* [WORK TO BE COMPLETED]:
Here is a block of records. Copy every line in it that includes "decap".
================================
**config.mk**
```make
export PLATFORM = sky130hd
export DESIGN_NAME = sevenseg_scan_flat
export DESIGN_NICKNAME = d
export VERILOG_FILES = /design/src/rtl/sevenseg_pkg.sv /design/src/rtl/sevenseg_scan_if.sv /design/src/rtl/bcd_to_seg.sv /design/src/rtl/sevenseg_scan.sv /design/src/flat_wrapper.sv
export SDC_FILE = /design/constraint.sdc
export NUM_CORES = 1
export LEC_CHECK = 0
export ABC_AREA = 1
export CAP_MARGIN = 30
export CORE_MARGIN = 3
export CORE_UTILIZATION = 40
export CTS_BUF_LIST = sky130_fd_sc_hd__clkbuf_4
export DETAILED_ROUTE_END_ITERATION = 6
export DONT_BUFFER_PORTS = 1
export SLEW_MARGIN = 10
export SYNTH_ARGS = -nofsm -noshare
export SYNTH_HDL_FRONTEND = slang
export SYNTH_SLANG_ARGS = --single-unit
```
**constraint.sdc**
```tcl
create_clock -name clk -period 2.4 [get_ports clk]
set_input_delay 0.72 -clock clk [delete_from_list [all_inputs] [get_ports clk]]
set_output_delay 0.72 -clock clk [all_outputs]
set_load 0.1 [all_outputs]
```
================================
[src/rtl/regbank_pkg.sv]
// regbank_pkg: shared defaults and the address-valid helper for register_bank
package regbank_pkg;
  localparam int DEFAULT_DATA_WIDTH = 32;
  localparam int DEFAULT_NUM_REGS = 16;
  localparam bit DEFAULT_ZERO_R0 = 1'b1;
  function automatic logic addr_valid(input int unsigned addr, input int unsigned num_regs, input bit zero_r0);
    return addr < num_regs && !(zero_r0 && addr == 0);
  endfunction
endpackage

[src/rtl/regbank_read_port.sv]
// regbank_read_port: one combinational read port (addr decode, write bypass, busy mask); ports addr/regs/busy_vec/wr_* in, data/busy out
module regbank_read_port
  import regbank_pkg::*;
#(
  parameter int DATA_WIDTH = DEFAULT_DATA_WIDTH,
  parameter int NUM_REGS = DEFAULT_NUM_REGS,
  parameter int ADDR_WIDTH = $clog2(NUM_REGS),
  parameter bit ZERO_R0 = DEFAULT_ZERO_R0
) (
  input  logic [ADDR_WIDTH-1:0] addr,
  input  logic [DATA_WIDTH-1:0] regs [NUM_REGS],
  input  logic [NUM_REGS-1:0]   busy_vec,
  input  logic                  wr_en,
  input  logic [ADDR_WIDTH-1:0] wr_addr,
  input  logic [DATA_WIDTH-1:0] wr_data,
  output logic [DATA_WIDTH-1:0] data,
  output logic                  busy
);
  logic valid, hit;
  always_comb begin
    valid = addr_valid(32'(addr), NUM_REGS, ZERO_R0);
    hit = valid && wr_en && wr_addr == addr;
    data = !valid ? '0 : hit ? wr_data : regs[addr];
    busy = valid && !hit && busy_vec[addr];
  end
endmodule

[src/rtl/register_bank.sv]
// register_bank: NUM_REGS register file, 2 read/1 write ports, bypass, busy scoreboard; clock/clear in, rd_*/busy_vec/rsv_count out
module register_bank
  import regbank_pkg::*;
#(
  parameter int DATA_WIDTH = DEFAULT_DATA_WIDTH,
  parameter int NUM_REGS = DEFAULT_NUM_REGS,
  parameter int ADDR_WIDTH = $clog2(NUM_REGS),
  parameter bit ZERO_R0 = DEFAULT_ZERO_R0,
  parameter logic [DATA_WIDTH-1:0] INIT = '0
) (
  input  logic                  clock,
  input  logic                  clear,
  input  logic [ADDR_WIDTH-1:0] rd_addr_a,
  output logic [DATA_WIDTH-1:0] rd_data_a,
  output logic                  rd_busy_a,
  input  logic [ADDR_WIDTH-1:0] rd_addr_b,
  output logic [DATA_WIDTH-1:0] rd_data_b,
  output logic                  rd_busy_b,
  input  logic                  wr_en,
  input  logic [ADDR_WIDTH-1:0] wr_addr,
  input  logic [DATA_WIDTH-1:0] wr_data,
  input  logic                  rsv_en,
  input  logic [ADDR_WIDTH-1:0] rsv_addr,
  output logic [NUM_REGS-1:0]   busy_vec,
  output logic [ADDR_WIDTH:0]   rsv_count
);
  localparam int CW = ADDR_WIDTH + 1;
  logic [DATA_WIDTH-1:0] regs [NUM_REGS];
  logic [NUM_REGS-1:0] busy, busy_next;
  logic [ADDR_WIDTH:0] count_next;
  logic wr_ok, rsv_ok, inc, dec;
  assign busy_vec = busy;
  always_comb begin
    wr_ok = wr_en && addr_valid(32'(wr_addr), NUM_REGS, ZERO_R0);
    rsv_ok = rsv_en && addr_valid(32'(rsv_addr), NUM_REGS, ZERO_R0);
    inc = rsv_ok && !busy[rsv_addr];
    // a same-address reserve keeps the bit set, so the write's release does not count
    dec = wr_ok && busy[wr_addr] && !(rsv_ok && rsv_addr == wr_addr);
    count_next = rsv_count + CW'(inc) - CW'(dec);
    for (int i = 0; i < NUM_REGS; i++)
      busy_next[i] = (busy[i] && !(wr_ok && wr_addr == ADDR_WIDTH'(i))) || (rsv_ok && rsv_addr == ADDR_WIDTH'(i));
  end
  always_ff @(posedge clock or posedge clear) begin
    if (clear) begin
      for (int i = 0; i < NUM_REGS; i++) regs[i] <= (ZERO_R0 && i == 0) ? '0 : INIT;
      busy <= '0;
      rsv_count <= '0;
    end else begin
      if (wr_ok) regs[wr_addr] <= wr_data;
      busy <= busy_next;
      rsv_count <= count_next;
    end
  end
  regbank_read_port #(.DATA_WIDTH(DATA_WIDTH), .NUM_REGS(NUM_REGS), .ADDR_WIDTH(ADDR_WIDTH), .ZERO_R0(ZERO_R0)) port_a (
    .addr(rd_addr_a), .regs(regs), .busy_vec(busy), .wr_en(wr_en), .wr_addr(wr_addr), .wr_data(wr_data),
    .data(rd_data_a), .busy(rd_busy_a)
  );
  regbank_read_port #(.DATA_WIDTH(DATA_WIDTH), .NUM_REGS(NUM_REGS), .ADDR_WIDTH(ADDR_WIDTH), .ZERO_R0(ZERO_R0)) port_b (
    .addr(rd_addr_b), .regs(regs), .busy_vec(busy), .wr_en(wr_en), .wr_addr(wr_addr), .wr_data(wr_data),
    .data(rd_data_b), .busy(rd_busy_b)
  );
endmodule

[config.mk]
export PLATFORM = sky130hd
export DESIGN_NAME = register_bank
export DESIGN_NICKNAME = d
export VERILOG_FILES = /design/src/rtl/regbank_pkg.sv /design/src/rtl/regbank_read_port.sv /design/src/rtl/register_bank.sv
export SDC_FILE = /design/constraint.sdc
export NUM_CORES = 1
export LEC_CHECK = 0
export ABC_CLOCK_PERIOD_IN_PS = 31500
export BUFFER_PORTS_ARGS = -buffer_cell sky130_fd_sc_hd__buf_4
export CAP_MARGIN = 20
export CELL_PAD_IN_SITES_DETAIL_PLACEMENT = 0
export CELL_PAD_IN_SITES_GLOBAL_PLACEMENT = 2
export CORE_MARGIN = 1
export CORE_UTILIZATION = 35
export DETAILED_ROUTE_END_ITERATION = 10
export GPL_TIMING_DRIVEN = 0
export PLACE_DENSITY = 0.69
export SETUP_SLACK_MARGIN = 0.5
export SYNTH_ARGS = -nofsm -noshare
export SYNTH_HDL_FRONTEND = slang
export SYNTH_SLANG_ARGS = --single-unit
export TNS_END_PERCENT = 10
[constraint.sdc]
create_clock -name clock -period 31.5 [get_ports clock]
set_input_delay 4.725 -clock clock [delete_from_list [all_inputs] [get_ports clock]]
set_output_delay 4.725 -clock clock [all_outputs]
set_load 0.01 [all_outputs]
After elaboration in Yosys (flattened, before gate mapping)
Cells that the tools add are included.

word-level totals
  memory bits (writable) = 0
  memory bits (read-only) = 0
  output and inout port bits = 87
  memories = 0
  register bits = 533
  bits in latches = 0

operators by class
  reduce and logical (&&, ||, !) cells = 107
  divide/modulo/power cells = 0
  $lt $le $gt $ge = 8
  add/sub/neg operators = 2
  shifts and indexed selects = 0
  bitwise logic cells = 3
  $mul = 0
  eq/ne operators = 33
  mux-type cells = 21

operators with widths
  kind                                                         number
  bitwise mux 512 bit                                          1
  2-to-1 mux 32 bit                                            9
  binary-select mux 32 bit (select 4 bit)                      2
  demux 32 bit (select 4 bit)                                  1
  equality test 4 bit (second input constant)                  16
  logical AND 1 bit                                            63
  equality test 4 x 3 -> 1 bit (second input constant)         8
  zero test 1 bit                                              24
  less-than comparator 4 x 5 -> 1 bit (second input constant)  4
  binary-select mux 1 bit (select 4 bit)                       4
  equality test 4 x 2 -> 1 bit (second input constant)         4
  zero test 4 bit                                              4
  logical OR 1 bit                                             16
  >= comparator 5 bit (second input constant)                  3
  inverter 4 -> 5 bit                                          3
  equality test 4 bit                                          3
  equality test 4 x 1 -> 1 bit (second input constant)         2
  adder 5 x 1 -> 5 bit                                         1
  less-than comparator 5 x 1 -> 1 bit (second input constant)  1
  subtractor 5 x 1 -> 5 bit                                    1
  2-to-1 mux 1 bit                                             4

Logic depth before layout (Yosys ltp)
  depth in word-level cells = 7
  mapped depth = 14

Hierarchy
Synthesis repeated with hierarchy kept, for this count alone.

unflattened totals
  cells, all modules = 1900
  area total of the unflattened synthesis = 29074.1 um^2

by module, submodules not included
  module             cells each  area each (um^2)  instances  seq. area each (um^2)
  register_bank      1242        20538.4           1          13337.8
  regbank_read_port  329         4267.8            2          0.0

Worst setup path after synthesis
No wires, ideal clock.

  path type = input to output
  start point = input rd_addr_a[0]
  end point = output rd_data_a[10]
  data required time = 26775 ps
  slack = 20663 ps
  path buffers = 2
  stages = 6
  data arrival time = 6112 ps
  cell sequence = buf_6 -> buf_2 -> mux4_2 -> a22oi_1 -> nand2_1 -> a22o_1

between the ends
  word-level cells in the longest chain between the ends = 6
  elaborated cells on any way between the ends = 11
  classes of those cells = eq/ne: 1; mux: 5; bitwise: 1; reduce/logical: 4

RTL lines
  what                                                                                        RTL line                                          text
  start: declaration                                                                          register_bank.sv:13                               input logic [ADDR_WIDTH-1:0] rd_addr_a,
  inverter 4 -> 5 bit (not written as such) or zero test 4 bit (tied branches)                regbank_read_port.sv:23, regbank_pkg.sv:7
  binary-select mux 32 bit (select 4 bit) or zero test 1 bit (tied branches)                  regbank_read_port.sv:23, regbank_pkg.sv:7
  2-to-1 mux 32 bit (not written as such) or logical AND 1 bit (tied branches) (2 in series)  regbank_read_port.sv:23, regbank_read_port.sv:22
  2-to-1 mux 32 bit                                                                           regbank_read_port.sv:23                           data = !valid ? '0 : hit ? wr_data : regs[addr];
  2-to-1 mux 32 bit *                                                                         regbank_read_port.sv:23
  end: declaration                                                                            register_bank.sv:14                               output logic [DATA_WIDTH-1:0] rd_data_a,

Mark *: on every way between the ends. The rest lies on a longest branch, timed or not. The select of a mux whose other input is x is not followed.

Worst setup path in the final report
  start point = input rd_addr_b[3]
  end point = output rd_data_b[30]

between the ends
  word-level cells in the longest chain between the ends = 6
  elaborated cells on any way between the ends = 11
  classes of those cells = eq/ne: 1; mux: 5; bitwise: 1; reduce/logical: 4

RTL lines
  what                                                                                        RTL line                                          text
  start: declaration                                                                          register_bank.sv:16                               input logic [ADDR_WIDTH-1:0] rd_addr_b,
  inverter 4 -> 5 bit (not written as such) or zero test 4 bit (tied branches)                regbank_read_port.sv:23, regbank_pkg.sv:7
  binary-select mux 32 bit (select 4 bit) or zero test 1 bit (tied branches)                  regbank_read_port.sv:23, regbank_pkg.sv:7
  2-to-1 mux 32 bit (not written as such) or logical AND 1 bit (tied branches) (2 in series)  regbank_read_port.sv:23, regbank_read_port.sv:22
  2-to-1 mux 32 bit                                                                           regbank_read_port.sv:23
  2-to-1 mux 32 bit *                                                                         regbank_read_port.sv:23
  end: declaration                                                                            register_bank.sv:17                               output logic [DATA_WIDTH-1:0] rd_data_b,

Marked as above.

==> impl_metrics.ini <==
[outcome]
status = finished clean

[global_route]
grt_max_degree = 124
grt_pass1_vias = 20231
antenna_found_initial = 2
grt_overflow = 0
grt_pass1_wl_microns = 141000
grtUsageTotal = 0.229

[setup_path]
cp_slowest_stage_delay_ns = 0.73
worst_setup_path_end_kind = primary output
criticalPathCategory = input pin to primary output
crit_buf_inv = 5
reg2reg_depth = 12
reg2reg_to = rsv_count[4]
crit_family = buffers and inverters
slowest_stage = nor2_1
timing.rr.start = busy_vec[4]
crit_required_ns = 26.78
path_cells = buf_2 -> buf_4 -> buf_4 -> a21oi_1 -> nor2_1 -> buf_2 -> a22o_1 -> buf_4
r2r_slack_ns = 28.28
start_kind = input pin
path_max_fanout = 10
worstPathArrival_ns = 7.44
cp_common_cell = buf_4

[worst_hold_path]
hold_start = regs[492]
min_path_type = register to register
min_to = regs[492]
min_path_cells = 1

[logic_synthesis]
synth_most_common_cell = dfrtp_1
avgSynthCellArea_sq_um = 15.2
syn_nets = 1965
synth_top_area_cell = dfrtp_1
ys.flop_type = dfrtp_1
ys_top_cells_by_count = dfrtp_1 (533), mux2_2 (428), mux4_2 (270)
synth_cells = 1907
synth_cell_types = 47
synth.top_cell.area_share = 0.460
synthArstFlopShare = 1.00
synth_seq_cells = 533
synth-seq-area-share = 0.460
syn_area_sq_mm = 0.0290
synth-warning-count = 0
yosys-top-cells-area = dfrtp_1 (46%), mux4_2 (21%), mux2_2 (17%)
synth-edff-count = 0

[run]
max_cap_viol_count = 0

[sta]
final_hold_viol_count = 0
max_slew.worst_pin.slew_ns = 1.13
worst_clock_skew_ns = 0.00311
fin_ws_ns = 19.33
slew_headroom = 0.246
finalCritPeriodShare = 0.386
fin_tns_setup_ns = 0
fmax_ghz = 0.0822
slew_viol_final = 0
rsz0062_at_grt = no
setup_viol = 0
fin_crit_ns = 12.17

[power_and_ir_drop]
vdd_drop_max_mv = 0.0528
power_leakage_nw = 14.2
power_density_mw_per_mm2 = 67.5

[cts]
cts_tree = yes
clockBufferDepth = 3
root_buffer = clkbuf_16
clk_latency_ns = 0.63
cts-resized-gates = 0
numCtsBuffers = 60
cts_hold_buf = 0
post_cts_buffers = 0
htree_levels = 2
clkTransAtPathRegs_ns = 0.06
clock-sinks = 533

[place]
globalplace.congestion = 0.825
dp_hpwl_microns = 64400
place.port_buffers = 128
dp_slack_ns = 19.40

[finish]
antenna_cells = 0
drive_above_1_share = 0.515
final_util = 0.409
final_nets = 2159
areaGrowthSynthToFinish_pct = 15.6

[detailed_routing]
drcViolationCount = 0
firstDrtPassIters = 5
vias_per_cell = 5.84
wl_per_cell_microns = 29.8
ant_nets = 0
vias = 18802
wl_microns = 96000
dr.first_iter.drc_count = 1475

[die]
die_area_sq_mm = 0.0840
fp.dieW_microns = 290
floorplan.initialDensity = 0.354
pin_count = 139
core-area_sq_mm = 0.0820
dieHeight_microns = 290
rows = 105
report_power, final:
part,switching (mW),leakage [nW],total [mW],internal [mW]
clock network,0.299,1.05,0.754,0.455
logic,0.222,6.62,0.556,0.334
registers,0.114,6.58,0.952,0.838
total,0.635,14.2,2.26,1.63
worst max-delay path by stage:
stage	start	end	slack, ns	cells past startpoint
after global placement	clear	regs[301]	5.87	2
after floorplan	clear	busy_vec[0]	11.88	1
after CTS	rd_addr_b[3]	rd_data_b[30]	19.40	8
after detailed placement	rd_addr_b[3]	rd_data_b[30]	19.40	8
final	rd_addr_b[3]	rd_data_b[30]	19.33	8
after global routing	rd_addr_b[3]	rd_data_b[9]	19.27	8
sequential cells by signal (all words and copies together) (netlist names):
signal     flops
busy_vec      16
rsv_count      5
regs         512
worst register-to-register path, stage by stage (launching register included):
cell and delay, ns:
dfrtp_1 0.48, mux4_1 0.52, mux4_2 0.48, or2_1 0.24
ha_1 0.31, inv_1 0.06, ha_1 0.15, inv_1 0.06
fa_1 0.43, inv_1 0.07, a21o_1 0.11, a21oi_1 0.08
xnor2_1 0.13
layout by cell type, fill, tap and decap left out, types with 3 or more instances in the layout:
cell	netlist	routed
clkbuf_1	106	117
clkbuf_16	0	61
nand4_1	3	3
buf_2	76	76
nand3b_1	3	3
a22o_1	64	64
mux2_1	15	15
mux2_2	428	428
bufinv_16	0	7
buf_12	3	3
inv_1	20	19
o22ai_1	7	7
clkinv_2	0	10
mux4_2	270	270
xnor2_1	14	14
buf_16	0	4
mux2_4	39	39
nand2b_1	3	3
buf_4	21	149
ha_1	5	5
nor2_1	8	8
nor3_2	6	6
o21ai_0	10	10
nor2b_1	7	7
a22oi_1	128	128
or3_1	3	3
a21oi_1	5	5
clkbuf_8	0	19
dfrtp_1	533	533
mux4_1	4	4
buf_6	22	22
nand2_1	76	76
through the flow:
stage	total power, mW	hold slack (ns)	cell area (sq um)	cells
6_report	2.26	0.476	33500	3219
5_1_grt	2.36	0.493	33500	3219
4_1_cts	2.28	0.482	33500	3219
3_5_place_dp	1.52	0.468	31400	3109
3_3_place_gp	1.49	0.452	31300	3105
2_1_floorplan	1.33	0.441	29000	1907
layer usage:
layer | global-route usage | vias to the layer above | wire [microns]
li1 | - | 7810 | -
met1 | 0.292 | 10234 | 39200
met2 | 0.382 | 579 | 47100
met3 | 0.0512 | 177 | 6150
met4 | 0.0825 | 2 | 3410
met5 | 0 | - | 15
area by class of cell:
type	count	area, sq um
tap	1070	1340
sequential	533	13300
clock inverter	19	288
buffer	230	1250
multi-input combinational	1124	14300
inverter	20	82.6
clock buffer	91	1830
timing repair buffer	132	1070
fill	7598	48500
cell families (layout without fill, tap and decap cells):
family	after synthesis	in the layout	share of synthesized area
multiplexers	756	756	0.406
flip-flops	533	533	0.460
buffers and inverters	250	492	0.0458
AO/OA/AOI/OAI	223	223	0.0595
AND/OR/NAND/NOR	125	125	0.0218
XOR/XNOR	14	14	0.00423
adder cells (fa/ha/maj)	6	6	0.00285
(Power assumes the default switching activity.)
================================
* [RESPONSE TO THIS TASK]:
layout by cell type, fill, tap and decap left out, types with 3 or more instances in the layout:
cell families (layout without fill, tap and decap cells):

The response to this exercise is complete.